#### What is being asked:
In the records that follow, find the line with "kind of cell / Yosys count / count (layout)"; from there, retype every line exactly through the line with "u_core.bus.read 1, u_core.hist_r_q", which also belongs to the answer.

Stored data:
· · · ·
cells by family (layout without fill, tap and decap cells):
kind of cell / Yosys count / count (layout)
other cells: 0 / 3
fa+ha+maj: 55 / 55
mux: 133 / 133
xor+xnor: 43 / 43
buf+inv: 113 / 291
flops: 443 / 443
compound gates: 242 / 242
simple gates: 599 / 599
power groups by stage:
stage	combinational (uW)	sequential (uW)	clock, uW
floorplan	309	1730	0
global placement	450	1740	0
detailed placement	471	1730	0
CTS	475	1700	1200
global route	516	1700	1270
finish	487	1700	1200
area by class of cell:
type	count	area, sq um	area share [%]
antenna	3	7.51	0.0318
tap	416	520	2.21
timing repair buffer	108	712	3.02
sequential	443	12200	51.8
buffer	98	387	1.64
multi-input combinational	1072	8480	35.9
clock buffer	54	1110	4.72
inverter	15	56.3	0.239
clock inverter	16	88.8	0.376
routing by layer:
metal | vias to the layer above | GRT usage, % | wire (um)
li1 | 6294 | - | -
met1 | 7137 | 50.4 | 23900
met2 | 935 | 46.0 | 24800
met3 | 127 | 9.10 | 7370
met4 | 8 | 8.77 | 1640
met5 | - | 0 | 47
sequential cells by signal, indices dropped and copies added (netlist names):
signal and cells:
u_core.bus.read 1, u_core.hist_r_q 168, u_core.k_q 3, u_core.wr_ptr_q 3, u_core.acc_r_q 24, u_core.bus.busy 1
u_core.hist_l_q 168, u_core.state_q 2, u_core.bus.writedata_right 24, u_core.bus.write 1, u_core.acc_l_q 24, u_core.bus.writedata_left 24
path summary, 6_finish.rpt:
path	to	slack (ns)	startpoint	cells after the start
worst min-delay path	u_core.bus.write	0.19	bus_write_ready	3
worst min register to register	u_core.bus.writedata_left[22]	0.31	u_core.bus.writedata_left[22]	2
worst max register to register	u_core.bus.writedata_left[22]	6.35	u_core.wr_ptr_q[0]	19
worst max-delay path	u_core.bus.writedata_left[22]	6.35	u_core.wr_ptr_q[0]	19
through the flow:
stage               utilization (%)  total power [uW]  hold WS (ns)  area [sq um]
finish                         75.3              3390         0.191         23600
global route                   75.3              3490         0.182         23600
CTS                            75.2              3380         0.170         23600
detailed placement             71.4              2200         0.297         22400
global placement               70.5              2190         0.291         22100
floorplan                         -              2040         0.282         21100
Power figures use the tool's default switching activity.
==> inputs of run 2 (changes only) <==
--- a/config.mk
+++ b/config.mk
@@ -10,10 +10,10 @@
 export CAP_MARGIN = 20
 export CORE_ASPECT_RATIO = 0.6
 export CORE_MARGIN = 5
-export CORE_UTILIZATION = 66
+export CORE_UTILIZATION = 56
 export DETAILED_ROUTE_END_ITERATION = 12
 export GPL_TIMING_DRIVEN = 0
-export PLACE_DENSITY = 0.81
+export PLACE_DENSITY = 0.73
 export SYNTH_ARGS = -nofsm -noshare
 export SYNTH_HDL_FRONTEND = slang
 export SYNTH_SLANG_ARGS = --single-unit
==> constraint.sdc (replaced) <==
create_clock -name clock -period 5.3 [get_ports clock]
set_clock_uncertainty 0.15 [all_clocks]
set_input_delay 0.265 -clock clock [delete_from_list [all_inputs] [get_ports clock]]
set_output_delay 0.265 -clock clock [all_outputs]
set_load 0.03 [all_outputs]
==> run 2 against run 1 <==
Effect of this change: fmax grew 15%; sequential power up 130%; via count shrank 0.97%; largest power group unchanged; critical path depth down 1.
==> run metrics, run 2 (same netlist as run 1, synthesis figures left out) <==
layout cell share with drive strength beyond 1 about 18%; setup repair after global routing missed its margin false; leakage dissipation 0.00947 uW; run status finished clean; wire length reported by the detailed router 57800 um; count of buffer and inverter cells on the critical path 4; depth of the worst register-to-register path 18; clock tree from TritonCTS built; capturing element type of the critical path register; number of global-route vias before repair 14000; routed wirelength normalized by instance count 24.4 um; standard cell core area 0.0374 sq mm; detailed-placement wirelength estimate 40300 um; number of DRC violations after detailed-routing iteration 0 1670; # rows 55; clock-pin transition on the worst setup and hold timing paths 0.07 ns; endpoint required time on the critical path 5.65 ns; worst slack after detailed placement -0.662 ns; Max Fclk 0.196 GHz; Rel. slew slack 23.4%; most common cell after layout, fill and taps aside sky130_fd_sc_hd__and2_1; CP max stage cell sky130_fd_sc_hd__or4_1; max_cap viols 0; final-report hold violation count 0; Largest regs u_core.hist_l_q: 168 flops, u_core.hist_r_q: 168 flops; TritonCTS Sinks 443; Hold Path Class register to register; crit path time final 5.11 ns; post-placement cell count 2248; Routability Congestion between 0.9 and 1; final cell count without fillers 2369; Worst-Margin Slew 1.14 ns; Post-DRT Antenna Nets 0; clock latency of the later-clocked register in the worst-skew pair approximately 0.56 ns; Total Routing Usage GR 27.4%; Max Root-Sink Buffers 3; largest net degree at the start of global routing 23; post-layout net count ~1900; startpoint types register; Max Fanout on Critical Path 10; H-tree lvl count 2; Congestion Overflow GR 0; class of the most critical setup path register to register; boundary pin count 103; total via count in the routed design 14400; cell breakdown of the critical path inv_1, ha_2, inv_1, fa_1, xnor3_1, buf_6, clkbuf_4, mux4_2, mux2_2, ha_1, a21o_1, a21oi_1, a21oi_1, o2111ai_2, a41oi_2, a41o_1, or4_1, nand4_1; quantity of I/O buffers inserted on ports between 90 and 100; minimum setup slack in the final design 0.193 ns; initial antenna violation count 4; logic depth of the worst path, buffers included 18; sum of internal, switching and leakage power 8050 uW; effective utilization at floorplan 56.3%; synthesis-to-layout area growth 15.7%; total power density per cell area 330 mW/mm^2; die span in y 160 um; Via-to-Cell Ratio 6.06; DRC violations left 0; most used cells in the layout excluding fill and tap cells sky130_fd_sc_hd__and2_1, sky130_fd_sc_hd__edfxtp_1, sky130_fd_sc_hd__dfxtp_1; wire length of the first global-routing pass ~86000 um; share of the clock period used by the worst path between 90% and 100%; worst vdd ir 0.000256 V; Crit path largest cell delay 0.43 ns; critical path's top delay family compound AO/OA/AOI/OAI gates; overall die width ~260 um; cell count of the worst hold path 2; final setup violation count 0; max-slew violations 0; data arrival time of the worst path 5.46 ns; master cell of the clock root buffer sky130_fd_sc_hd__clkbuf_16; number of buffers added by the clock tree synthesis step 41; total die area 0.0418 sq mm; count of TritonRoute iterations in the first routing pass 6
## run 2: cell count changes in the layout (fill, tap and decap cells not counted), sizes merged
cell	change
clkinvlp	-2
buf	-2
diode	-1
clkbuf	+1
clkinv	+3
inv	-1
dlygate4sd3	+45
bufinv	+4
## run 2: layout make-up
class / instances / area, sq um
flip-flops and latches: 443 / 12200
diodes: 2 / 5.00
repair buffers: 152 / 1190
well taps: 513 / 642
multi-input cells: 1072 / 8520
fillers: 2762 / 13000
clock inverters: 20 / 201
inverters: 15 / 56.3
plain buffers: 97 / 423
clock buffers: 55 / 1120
· · · ·
#### Final answer:
kind of cell / Yosys count / count (layout)
other cells: 0 / 3
fa+ha+maj: 55 / 55
mux: 133 / 133
xor+xnor: 43 / 43
buf+inv: 113 / 291
flops: 443 / 443
compound gates: 242 / 242
simple gates: 599 / 599
power groups by stage:
stage	combinational (uW)	sequential (uW)	clock, uW
floorplan	309	1730	0
global placement	450	1740	0
detailed placement	471	1730	0
CTS	475	1700	1200
global route	516	1700	1270
finish	487	1700	1200
area by class of cell:
type	count	area, sq um	area share [%]
antenna	3	7.51	0.0318
tap	416	520	2.21
timing repair buffer	108	712	3.02
sequential	443	12200	51.8
buffer	98	387	1.64
multi-input combinational	1072	8480	35.9
clock buffer	54	1110	4.72
inverter	15	56.3	0.239
clock inverter	16	88.8	0.376
routing by layer:
metal | vias to the layer above | GRT usage, % | wire (um)
li1 | 6294 | - | -
met1 | 7137 | 50.4 | 23900
met2 | 935 | 46.0 | 24800
met3 | 127 | 9.10 | 7370
met4 | 8 | 8.77 | 1640
met5 | - | 0 | 47
sequential cells by signal, indices dropped and copies added (netlist names):
signal and cells:
u_core.bus.read 1, u_core.hist_r_q 168, u_core.k_q 3, u_core.wr_ptr_q 3, u_core.acc_r_q 24, u_core.bus.busy 1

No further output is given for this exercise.